Mon, Nov 26 2012 at 12:56 PM
Pity the birds that visit and inhabit airfields, which can be bountiful locations for food, water and cover. It's bad enough that airplanes often strike them or suck them into their menacing engines, but the birds at Norman Y. Mineta San Jose International Airport now have rifle fire to contend with too.
In the age-old battle of man versus nature, man paves over natural avian habitats to build airports, runways are built near marshy wetlands and landfills, birds are struck by planes, planes are damaged and passengers’ safety is compromised, so man starts shooting birds. Granted it’s mostly blanks, but when the blanks fail, ammunition may be employed.
There are a number of airports that allow staffers and biologists to shoot birds; the current ordinance for the San Jose airport allows only police officers and military officers to fire weapons at birds. But a new ordinance modification proposal will allow airport staff and contracted biologists to shoot at birds that loiter on the runways. Those officials will also be granted permission to load birdshot if the blanks don't frighten the birds into flight.

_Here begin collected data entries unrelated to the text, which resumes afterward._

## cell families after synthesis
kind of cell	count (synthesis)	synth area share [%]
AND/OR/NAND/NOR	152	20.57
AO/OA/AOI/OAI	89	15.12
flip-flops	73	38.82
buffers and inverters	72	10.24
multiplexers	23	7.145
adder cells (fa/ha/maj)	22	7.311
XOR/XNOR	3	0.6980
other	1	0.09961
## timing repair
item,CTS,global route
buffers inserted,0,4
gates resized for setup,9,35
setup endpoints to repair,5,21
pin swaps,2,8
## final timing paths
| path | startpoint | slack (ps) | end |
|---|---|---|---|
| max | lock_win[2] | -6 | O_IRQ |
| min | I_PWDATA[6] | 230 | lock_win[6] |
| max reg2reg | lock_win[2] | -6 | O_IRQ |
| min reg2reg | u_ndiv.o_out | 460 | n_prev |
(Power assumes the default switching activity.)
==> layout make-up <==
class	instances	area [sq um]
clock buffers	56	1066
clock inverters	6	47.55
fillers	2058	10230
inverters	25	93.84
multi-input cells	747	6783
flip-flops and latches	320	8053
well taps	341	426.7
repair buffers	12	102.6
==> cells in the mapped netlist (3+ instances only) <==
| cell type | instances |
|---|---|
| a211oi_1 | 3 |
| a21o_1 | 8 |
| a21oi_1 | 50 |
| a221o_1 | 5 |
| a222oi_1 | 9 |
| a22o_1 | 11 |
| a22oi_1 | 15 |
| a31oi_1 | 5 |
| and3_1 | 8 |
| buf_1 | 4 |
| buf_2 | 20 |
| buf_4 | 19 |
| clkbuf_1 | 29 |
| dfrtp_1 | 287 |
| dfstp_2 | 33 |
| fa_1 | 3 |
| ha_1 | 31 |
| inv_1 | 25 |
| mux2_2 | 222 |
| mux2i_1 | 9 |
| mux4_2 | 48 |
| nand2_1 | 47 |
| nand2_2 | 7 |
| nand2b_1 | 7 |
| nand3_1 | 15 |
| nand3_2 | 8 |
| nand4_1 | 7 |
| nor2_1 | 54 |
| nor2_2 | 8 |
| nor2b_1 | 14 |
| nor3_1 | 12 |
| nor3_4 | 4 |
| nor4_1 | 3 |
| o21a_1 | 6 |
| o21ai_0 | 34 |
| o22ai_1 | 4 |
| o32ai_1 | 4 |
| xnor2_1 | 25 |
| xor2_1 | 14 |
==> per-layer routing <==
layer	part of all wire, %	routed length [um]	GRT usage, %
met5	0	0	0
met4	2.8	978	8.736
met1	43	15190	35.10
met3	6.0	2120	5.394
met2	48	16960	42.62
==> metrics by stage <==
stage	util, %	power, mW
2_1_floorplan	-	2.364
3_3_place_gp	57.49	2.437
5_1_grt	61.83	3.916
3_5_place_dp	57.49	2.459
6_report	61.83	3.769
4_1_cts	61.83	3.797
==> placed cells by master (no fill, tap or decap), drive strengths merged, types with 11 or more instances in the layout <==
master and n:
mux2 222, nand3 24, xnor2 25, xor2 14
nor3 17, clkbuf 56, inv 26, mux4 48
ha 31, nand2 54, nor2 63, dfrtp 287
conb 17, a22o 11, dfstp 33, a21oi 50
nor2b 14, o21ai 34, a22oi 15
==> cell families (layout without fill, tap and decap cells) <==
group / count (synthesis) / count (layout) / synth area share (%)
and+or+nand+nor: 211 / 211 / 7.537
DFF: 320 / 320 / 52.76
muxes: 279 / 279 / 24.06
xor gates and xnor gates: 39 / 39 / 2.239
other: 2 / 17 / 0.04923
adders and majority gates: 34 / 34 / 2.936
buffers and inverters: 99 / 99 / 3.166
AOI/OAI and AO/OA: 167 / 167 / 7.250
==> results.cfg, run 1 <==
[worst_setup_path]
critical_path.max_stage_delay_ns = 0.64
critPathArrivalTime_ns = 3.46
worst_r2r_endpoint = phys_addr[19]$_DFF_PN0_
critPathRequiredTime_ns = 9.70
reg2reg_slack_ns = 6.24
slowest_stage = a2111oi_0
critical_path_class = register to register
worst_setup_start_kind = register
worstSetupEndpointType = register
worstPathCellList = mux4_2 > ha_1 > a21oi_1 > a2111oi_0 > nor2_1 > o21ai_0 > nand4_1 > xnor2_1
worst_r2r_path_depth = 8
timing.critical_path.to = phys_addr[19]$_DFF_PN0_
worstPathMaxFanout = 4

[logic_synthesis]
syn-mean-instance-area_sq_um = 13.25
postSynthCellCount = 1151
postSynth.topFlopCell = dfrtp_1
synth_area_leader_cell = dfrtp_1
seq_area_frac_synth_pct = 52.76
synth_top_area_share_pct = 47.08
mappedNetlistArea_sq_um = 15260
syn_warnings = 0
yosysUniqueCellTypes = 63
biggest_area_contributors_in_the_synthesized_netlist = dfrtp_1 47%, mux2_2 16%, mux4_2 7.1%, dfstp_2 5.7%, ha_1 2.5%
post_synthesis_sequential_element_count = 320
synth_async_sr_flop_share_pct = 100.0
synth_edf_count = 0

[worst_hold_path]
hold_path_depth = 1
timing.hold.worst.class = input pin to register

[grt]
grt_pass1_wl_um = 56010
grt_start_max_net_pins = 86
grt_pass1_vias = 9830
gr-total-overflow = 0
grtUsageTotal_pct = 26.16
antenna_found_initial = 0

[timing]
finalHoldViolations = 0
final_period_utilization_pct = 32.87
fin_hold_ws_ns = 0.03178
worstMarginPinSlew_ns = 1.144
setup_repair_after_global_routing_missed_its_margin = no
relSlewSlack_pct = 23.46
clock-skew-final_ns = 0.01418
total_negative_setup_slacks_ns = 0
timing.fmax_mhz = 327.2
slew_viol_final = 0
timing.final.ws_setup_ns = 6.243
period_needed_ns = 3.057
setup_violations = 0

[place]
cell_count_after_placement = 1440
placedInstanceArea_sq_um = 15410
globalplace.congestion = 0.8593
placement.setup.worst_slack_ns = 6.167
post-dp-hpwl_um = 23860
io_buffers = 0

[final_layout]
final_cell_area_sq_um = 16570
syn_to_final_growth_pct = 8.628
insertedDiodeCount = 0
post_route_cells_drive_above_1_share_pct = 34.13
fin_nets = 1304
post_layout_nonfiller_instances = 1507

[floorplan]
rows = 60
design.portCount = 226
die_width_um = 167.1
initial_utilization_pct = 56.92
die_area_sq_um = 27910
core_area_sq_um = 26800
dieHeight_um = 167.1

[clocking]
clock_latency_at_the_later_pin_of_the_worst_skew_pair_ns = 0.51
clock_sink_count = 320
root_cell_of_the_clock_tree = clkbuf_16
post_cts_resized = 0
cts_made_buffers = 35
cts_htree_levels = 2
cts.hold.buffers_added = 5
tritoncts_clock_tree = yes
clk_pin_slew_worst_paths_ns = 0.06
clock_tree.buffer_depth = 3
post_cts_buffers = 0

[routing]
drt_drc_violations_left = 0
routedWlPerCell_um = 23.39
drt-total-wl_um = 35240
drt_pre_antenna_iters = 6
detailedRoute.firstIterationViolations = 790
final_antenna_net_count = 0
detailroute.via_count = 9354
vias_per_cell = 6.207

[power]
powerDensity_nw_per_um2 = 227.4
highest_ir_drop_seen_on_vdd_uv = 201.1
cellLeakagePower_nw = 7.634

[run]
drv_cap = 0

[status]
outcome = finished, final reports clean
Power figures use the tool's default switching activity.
### config.mk
export PLATFORM = sky130hd
export DESIGN_NAME = jio_core
export DESIGN_NICKNAME = d
export VERILOG_FILES = /design/src/hw/jio_core.v /design/src/hw/jio_incr.v
export VERILOG_INCLUDE_DIRS = /design/src /design/src/hw
export SDC_FILE = /design/constraint.sdc
export NUM_CORES = 1
export LEC_CHECK = 0
export BUFFER_PORTS_ARGS = -buffer_cell sky130_fd_sc_hd__buf_2
export CAP_MARGIN = 20
export CORE_ASPECT_RATIO = 1.25
export CORE_UTILIZATION = 46
export CTS_CLUSTER_DIAMETER = 200
export DETAILED_ROUTE_END_ITERATION = 6
export PLACE_DENSITY = 0.76
export SYNTH_ARGS = -nofsm -noshare
export SYNTH_HDL_FRONTEND = slang
export SYNTH_SLANG_ARGS = --single-unit
### constraint.sdc
create_clock -name clk_i -period 2.5 [get_ports clk_i]
set_input_delay 0.25 -clock clk_i [delete_from_list [all_inputs] [get_ports clk_i]]
set_output_delay 0.25 -clock clk_i [all_outputs]
set_load 0.005 [all_outputs]
==> src/pkg/csp_pkg.sv <==
`default_nettype none
package csp_pkg;
    // Register byte offsets
    localparam logic [7:0] OFF_OSC = 8'h00;
    localparam logic [7:0] OFF_STAB = 8'h04;
    localparam logic [7:0] OFF_CFG = 8'h08;
    localparam logic [7:0] OFF_PLL = 8'h0c;
    localparam logic [7:0] OFF_IER = 8'h10;
    localparam logic [7:0] OFF_ISR = 8'h14;
    localparam logic [7:0] OFF_ICR = 8'h18;

    // Reset values
    localparam logic [31:0] OSC_RST = 32'h0000_0100;
    localparam logic [31:0] STAB_RST = 32'h0000_0003;
    localparam logic [31:0] CFG_RST = 32'h0000_0000;
    localparam logic [31:0] PLL_RST = 32'h0002_0260;
    localparam logic [31:0] IER_RST = 32'h0000_0000;
    localparam logic [5:0] IER_MASK = 6'h3b;

    // oscillator_control fields
    localparam int OSC_PLL_ON = 24;
    localparam int OSC_DRV_LO = 20;
    localparam int OSC_MON = 19;
    localparam int OSC_BYP = 17;
    localparam int OSC_FX_ON = 16;
    localparam int OSC_RCDIV_LO = 11;
    localparam int OSC_AWON = 9;
    localparam int OSC_RC_ON = 8;
    // clock_select_prescale fields
    localparam int CFG_CODIV_LO = 28;
    localparam int CFG_COSRC_LO = 24;
    localparam int CFG_APB2_LO = 16;
    localparam int CFG_APB1_LO = 12;
    localparam int CFG_AHB_LO = 8;
    localparam int CFG_SWS_LO = 3;
    localparam int CFG_SW_LO = 0;
    // pll_config fields
    localparam int PLL_DIV_LO = 17;
    localparam int PLL_GATE = 16;
    localparam int PLL_N_LO = 8;
    localparam int PLL_M_LO = 3;
    localparam int PLL_SRC = 0;
    // Flag bits in clock_irq_flags / clear register
    localparam int IRQ_PLL = 5;
    localparam int IRQ_FX = 4;
    localparam int IRQ_RC = 3;
    localparam int IRQ_LX = 1;
    localparam int IRQ_LR = 0;
    localparam int FAIL_FX = 8;
    localparam int FAIL_LX = 9;

    // System clock source codes, plus the reserved clock-out source code
    localparam logic [2:0] SYS_RC = 3'h0;
    localparam logic [2:0] SYS_FX = 3'h1;
    localparam logic [2:0] SYS_PLL = 3'h2;
    localparam logic [2:0] SYS_LR = 3'h3;
    localparam logic [2:0] SYS_LX = 3'h4;
    localparam logic [2:0] CO_RESERVED = 3'h2;

    // Crystal settle counts, in crystal cycles
    localparam int unsigned SETTLE_CYC_0 = 256;
    localparam int unsigned SETTLE_CYC_1 = 1024;
    localparam int unsigned SETTLE_CYC_2 = 4096;
    localparam int unsigned SETTLE_CYC_3 = 16384;

    typedef enum logic [1:0] {SETTLE_OFF, SETTLE_COUNT, SETTLE_DONE} csp_settle_type;

    typedef struct packed {
        logic fast_crystal_clk;
        logic fast_rc_ready;
        logic pll_lock_ready;
        logic slow_rc_ready;
        logic slow_crystal_ready;
        logic fast_crystal_fail;
        logic slow_crystal_fail;
    } csp_osc_stat_type;

    typedef struct packed {
        logic fast_crystal_enable;
        logic fast_crystal_bypass;
        logic [1:0] fast_crystal_drive;
        logic fast_crystal_monitor_active;
        logic fast_rc_run;
        logic pll_power_enable;
        logic pll_output_gate;
        logic pll_source_select;
    } csp_osc_ctrl_type;

    typedef struct packed {
        logic [3:0] fast_rc_div;
        logic [7:0] ahb_div;
        logic [4:0] apb1_div;
        logic [4:0] apb2_div;
        logic [7:0] clock_out_div;
        logic [2:0] clock_out_source;
        logic [2:0] system_clock_source;
        logic [3:0] pll_input_div;
        logic [5:0] pll_mult;
        logic [3:0] pll_post_div;
    } csp_clk_cfg_type;
endpackage
`default_nettype wire

==> src/hw/csp_ctrl.sv <==
// The APB slave port was left to the implementer.
`default_nettype none
module csp_ctrl #(
    parameter int unsigned SETTLE_CYC_0 = csp_pkg::SETTLE_CYC_0,
    parameter int unsigned SETTLE_CYC_1 = csp_pkg::SETTLE_CYC_1,
    parameter int unsigned SETTLE_CYC_2 = csp_pkg::SETTLE_CYC_2,
    parameter int unsigned SETTLE_CYC_3 = csp_pkg::SETTLE_CYC_3
) (
    input wire logic clock,
    input wire logic rstn,
    input wire logic psel,
    input wire logic penable,
    input wire logic pwrite,
    input wire logic [7:0] paddr,
    input wire logic [31:0] pwdata,
    output logic [31:0] prdata,
    output logic pready,
    output logic pslverr,
    input wire logic stop_entry,
    input wire csp_pkg::csp_osc_stat_type osc_status,
    output var csp_pkg::csp_osc_ctrl_type osc_ctrl,
    output var csp_pkg::csp_clk_cfg_type clk_cfg
);
    csp_pkg::csp_osc_stat_type st;
    csp_pkg::csp_settle_type settle_r;
    csp_pkg::csp_settle_type settle_nxt;
    logic pll_on_r, mon_r, byp_r, fx_on_r, awon_r, rc_on_r, gate_r, src_r, fxf_r, lxf_r, xclk_prev_r;
    logic [1:0] drv_r, rcdiv_r, settle_sel_r, pdiv_r;
    logic [2:0] codiv_r, cosrc_r, apb2_r, apb1_r, ahb_r, sws_r, sw_r, n_r;
    logic [4:0] m_r;
    logic [5:0] ier_r, rdyf_r, rdy_prev_r;
    logic [14:0] cnt_r;
    logic pll_on_nxt, fx_on_nxt, rc_on_nxt, mon_nxt, byp_nxt;
    logic [2:0] sws_nxt;
    logic [5:0] rdyf_nxt;

    // Oscillator status pins come from the analog side
    csp_sync3 #(
        .WIDTH(7)
    ) u_sync (
        .clock(clock),
        .rstn(rstn),
        .din(osc_status),
        .dout(st)
    );

    // Bus decode
    logic setup, wr_go, mapped;
    logic sel_osc, sel_stab, sel_cfg, sel_pll, sel_ier, sel_isr, sel_icr;
    logic wr_osc, wr_stab, wr_cfg, wr_pll, wr_ier, wr_icr, pll_locked;
    assign setup = psel & ~penable;
    assign wr_go = psel & penable & pready & pwrite;
    assign sel_osc = paddr == csp_pkg::OFF_OSC;
    assign sel_stab = paddr == csp_pkg::OFF_STAB;
    assign sel_cfg = paddr == csp_pkg::OFF_CFG;
    assign sel_pll = paddr == csp_pkg::OFF_PLL;
    assign sel_ier = paddr == csp_pkg::OFF_IER;
    assign sel_isr = paddr == csp_pkg::OFF_ISR;
    assign sel_icr = paddr == csp_pkg::OFF_ICR;
    assign mapped = sel_osc | sel_stab | sel_cfg | sel_pll | sel_ier | sel_isr | sel_icr;
    assign wr_osc = wr_go & sel_osc;
    assign wr_stab = wr_go & sel_stab;
    assign wr_cfg = wr_go & sel_cfg;
    assign wr_pll = wr_go & sel_pll;
    assign wr_ier = wr_go & sel_ier;
    assign wr_icr = wr_go & sel_icr;
    assign pll_locked = pll_on_r;

    // Ready and in-use conditions
    logic fx_rdy, rc_rdy, pll_rdy, sys_on_pll, fx_in_use, mon_active, fx_fail_evt, lx_fail_evt, xclk_edge;
    assign fx_rdy = fx_on_r & (settle_r == csp_pkg::SETTLE_DONE);
    assign rc_rdy = rc_on_r & st.fast_rc_ready;
    assign pll_rdy = pll_on_r & st.pll_lock_ready;
    assign sys_on_pll = sws_r == csp_pkg::SYS_PLL;
    assign fx_in_use = (sws_r == csp_pkg::SYS_FX) | (sys_on_pll & src_r);
    assign mon_active = mon_r & fx_rdy & ~fxf_r;
    assign fx_fail_evt = mon_active & st.fast_crystal_fail;
    assign lx_fail_evt = st.slow_crystal_fail;
    // Crystal edges seen through the synchroniser; crystal must stay at or below a quarter of the bus clock
    assign xclk_edge = st.fast_crystal_clk & ~xclk_prev_r;

    // Control bits with hardware overrides; Stop has the last word on the PLL, crystal and RC enables
    assign pll_on_nxt = stop_entry ? 1'b0 :
                        (fx_fail_evt & src_r) ? 1'b0 :
                        (wr_osc & (pwdata[csp_pkg::OSC_PLL_ON] | ~sys_on_pll)) ? pwdata[csp_pkg::OSC_PLL_ON] :
                        pll_on_r;
    assign fx_on_nxt = (stop_entry | fx_fail_evt) ? 1'b0 :
                       (wr_osc & ~(pwdata[csp_pkg::OSC_FX_ON] ? fxf_r : fx_in_use)) ? pwdata[csp_pkg::OSC_FX_ON] :
                       fx_on_r;
    // RC is the fallback on crystal failure, so hardware turns it on
    assign rc_on_nxt = stop_entry ? 1'b0 :
                       (fx_fail_evt & fx_in_use) ? 1'b1 :
                       (wr_osc & (pwdata[csp_pkg::OSC_RC_ON] | sws_r != csp_pkg::SYS_RC)) ? pwdata[csp_pkg::OSC_RC_ON] :
                       rc_on_r;
    assign mon_nxt = mon_r | (wr_osc & pwdata[csp_pkg::OSC_MON]);
    assign byp_nxt = (wr_osc & ~fx_on_r & ~fx_rdy) ? pwdata[csp_pkg::OSC_BYP] : byp_r;

    // System clock switch
    logic [2:0] sw_target;
    logic target_rdy;
    assign sw_target = (sw_r > csp_pkg::SYS_LX) ? csp_pkg::SYS_RC : sw_r;
    always_comb begin
        case (sw_target)
            csp_pkg::SYS_FX: target_rdy = fx_rdy;
            csp_pkg::SYS_PLL: target_rdy = pll_rdy;
            csp_pkg::SYS_LR: target_rdy = st.slow_rc_ready;
            csp_pkg::SYS_LX: target_rdy = st.slow_crystal_ready;
            default: target_rdy = rc_rdy;
        endcase
    end
    assign sws_nxt = (fx_fail_evt & fx_in_use) ? csp_pkg::SYS_RC :
                     (lx_fail_evt & sws_r == csp_pkg::SYS_LX) ? csp_pkg::SYS_LR :
                     target_rdy ? sw_target : sws_r;

    // Crystal settle counter
    logic [14:0] settle_last;
    always_comb begin
        case (settle_sel_r)
            2'h0: settle_last = 15'(SETTLE_CYC_0 - 1);
            2'h1: settle_last = 15'(SETTLE_CYC_1 - 1);
            2'h2: settle_last = 15'(SETTLE_CYC_2 - 1);
            default: settle_last = 15'(SETTLE_CYC_3 - 1);
        endcase
    end
    always_comb begin
        settle_nxt = settle_r;
        case (settle_r)
            csp_pkg::SETTLE_OFF: if (fx_on_r) settle_nxt = csp_pkg::SETTLE_COUNT;
            csp_pkg::SETTLE_COUNT: begin
                if (!fx_on_r) settle_nxt = csp_pkg::SETTLE_OFF;
                else if (xclk_edge && cnt_r == settle_last) settle_nxt = csp_pkg::SETTLE_DONE;
            end
            csp_pkg::SETTLE_DONE: if (!fx_on_r) settle_nxt = csp_pkg::SETTLE_OFF;
            default: settle_nxt = csp_pkg::SETTLE_OFF;
        endcase
    end

    // Ready flags: set beats a same-cycle clear
    logic [5:0] rdy_vec, rdy_clr;
    assign rdy_vec = {pll_rdy, fx_rdy, rc_rdy, 1'b0, st.slow_crystal_ready, st.slow_rc_ready};
    assign rdy_clr = wr_icr ? (pwdata[5:0] & csp_pkg::IER_MASK) : 6'h00;
    assign rdyf_nxt = (rdyf_r & ~rdy_clr) | (rdy_vec & ~rdy_prev_r & ier_r);

    // Read data
    logic [31:0] rd_osc, rd_cfg, rd_pll, rd_sel;
    assign rd_osc = {6'h0, pll_rdy, pll_on_r, 2'h0, drv_r, mon_r, fx_rdy, byp_r, fx_on_r,
                     3'h0, rcdiv_r, rc_rdy, awon_r, rc_on_r, 8'h00};
    assign rd_cfg = {1'b0, codiv_r, 1'b0, cosrc_r, 5'h00, apb2_r, 1'b0, apb1_r, 1'b0, ahb_r, 2'h0, sws_r, sw_r};
    assign rd_pll = {13'h0000, pdiv_r, gate_r, 5'h00, n_r, m_r, 2'h0, src_r};
    assign rd_sel = sel_osc ? rd_osc :
                    sel_stab ? {30'h0, settle_sel_r} :
                    sel_cfg ? rd_cfg :
                    sel_pll ? rd_pll :
                    sel_ier ? {26'h0, ier_r} :
                    sel_isr ? {22'h0, lxf_r, fxf_r, 2'h0, rdyf_r} : 32'h0000_0000;

    // APB slave: answer registered in setup, one wait-free access cycle
    always_ff @(posedge clock or negedge rstn) begin
        if (!rstn) begin
            prdata <= 32'h0000_0000;
            pready <= 1'b0;
            pslverr <= 1'b0;
        end else begin
            prdata <= (setup & ~pwrite) ? rd_sel : 32'h0000_0000;
            pready <= setup;
            pslverr <= setup & ~mapped;
        end
    end

    // Oscillator control register
    always_ff @(posedge clock or negedge rstn) begin
        if (!rstn) begin
            pll_on_r <= csp_pkg::OSC_RST[csp_pkg::OSC_PLL_ON];
            drv_r <= csp_pkg::OSC_RST[csp_pkg::OSC_DRV_LO +: 2];
            mon_r <= csp_pkg::OSC_RST[csp_pkg::OSC_MON];
            byp_r <= csp_pkg::OSC_RST[csp_pkg::OSC_BYP];
            fx_on_r <= csp_pkg::OSC_RST[csp_pkg::OSC_FX_ON];
            rcdiv_r <= csp_pkg::OSC_RST[csp_pkg::OSC_RCDIV_LO +: 2];
            awon_r <= csp_pkg::OSC_RST[csp_pkg::OSC_AWON];
            rc_on_r <= csp_pkg::OSC_RST[csp_pkg::OSC_RC_ON];
        end else begin
            pll_on_r <= pll_on_nxt;
            fx_on_r <= fx_on_nxt;
            rc_on_r <= rc_on_nxt;
            mon_r <= mon_nxt;
            byp_r <= byp_nxt;
            if (wr_osc) begin
                drv_r <= pwdata[csp_pkg::OSC_DRV_LO +: 2];
                rcdiv_r <= pwdata[csp_pkg::OSC_RCDIV_LO +: 2];
                awon_r <= pwdata[csp_pkg::OSC_AWON];
            end
        end
    end

    // Settle, configuration and PLL registers
    always_ff @(posedge clock or negedge rstn) begin
        if (!rstn) begin
            settle_sel_r <= csp_pkg::STAB_RST[1:0];
            codiv_r <= csp_pkg::CFG_RST[csp_pkg::CFG_CODIV_LO +: 3];
            cosrc_r <= csp_pkg::CFG_RST[csp_pkg::CFG_COSRC_LO +: 3];
            apb2_r <= csp_pkg::CFG_RST[csp_pkg::CFG_APB2_LO +: 3];
            apb1_r <= csp_pkg::CFG_RST[csp_pkg::CFG_APB1_LO +: 3];
            ahb_r <= csp_pkg::CFG_RST[csp_pkg::CFG_AHB_LO +: 3];
            sws_r <= csp_pkg::CFG_RST[csp_pkg::CFG_SWS_LO +: 3];
            sw_r <= csp_pkg::CFG_RST[csp_pkg::CFG_SW_LO +: 3];
            pdiv_r <= csp_pkg::PLL_RST[csp_pkg::PLL_DIV_LO +: 2];
            gate_r <= csp_pkg::PLL_RST[csp_pkg::PLL_GATE];
            n_r <= csp_pkg::PLL_RST[csp_pkg::PLL_N_LO +: 3];
            m_r <= csp_pkg::PLL_RST[csp_pkg::PLL_M_LO +: 5];
            src_r <= csp_pkg::PLL_RST[csp_pkg::PLL_SRC];
        end else begin
            if (wr_stab && !fx_on_r) settle_sel_r <= pwdata[1:0];
            if (wr_cfg) begin
                codiv_r <= pwdata[csp_pkg::CFG_CODIV_LO +: 3];
                cosrc_r <= pwdata[csp_pkg::CFG_COSRC_LO +: 3];
                apb2_r <= pwdata[csp_pkg::CFG_APB2_LO +: 3];
                apb1_r <= pwdata[csp_pkg::CFG_APB1_LO +: 3];
                ahb_r <= pwdata[csp_pkg::CFG_AHB_LO +: 3];
                sw_r <= pwdata[csp_pkg::CFG_SW_LO +: 3];
            end
            sws_r <= sws_nxt;
            if (stop_entry) gate_r <= 1'b0;
            else if (wr_pll) gate_r <= pwdata[csp_pkg::PLL_GATE];
            if (wr_pll && !pll_locked) begin
                pdiv_r <= pwdata[csp_pkg::PLL_DIV_LO +: 2];
                n_r <= pwdata[csp_pkg::PLL_N_LO +: 3];
                m_r <= pwdata[csp_pkg::PLL_M_LO +: 5];
                src_r <= pwdata[csp_pkg::PLL_SRC];
            end
        end
    end

    // Interrupt enables, flags, settle state
    always_ff @(posedge clock or negedge rstn) begin
        if (!rstn) begin
            ier_r <= csp_pkg::IER_RST[5:0];
            rdyf_r <= 6'h00;
            rdy_prev_r <= 6'h00;
            fxf_r <= 1'b0;
            lxf_r <= 1'b0;
            settle_r <= csp_pkg::SETTLE_OFF;
            cnt_r <= 15'h0000;
            xclk_prev_r <= 1'b0;
        end else begin
            if (wr_ier) ier_r <= pwdata[5:0] & csp_pkg::IER_MASK;
            rdyf_r <= rdyf_nxt;
            rdy_prev_r <= rdy_vec;
            fxf_r <= fx_fail_evt | (fxf_r & ~(wr_icr & pwdata[csp_pkg::FAIL_FX]));
            lxf_r <= lx_fail_evt | (lxf_r & ~(wr_icr & pwdata[csp_pkg::FAIL_LX]));
            settle_r <= settle_nxt;
            xclk_prev_r <= st.fast_crystal_clk;
            if (settle_r != csp_pkg::SETTLE_COUNT) cnt_r <= 15'h0000;
            else if (xclk_edge) cnt_r <= cnt_r + 15'h0001;
        end
    end

    // Registered outputs toward the clock tree
    always_ff @(posedge clock or negedge rstn) begin
        if (!rstn) begin
            osc_ctrl <= '0;
            clk_cfg <= '0;
        end else begin
            osc_ctrl.fast_crystal_enable <= fx_on_r;
            osc_ctrl.fast_crystal_bypass <= byp_r;
            osc_ctrl.fast_crystal_drive <= drv_r;
            osc_ctrl.fast_crystal_monitor_active <= mon_active;
            osc_ctrl.fast_rc_run <= rc_on_r | awon_r;
            osc_ctrl.pll_power_enable <= pll_on_r;
            osc_ctrl.pll_output_gate <= gate_r;
            osc_ctrl.pll_source_select <= src_r;
            clk_cfg.fast_rc_div <= 4'h1 << rcdiv_r;
            clk_cfg.ahb_div <= 8'h01 << ahb_r;
            clk_cfg.apb1_div <= apb1_r[2] ? (5'h02 << apb1_r[1:0]) : 5'h01;
            clk_cfg.apb2_div <= apb2_r[2] ? (5'h02 << apb2_r[1:0]) : 5'h01;
            clk_cfg.clock_out_div <= 8'h01 << codiv_r;
            clk_cfg.clock_out_source <= (cosrc_r == csp_pkg::CO_RESERVED) ? 3'h0 : cosrc_r;
            clk_cfg.system_clock_source <= sws_r;
            clk_cfg.pll_input_div <= (n_r == 3'h0) ? 4'h8 : {1'b0, n_r};
            clk_cfg.pll_mult <= (m_r == 5'h00) ? 6'h20 : {1'b0, m_r};
            clk_cfg.pll_post_div <= 4'h1 << pdiv_r;
        end
    end
endmodule
`default_nettype wire

==> src/hw/csp_sync3.sv <==
`default_nettype none
// Three-stage synchroniser; a bit moves only once stages two and three agree
module csp_sync3 #(
    parameter int WIDTH = 7
) (
    input wire logic clock,
    input wire logic rstn,
    input wire logic [WIDTH-1:0] din,
    output logic [WIDTH-1:0] dout
);
    logic [WIDTH-1:0] s1_r;
    logic [WIDTH-1:0] s2_r;
    logic [WIDTH-1:0] s3_r;
    logic [WIDTH-1:0] agree;

    assign agree = s2_r ~^ s3_r;

    always_ff @(posedge clock or negedge rstn) begin
        if (!rstn) begin
            s1_r <= '0;
            s2_r <= '0;
            s3_r <= '0;
            dout <= '0;
        end else begin
            s1_r <= din;
            s2_r <= s1_r;
            s3_r <= s2_r;
            dout <= (agree & s3_r) | (~agree & dout);
        end
    end
endmodule
`default_nettype wire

San Jose has reported 180 bird strikes since 2009, and the Federal Aviation Administration has suggested that shotguns need to be included in the airport's wildlife hazard management plan.
In June, seagulls at San Jose airport ran amok with a Southwest Airlines Boeing 737 during landing, damaging seven engine fan blades to the tune of $50,000. In February 2009, a United Airlines Boeing 757 had to abort its takeoff in San Jose after colliding with a number gulls and resulting in damage to both engines. In all, bird strikes cost civil aviation more than $1.2 billion a year globally.
But is shooting birds the answer? Researchers and the aviation industry are collaborating on the development of lighting systems that could dramatically reduce the rate of bird strikes. But in the meantime, airports are taking extreme measures to protect equipment and passengers. Fortunately for some of San Jose’s other avian denizens, the rules do not apply: Efforts to protect burrowing owls on the airfield will not be affected.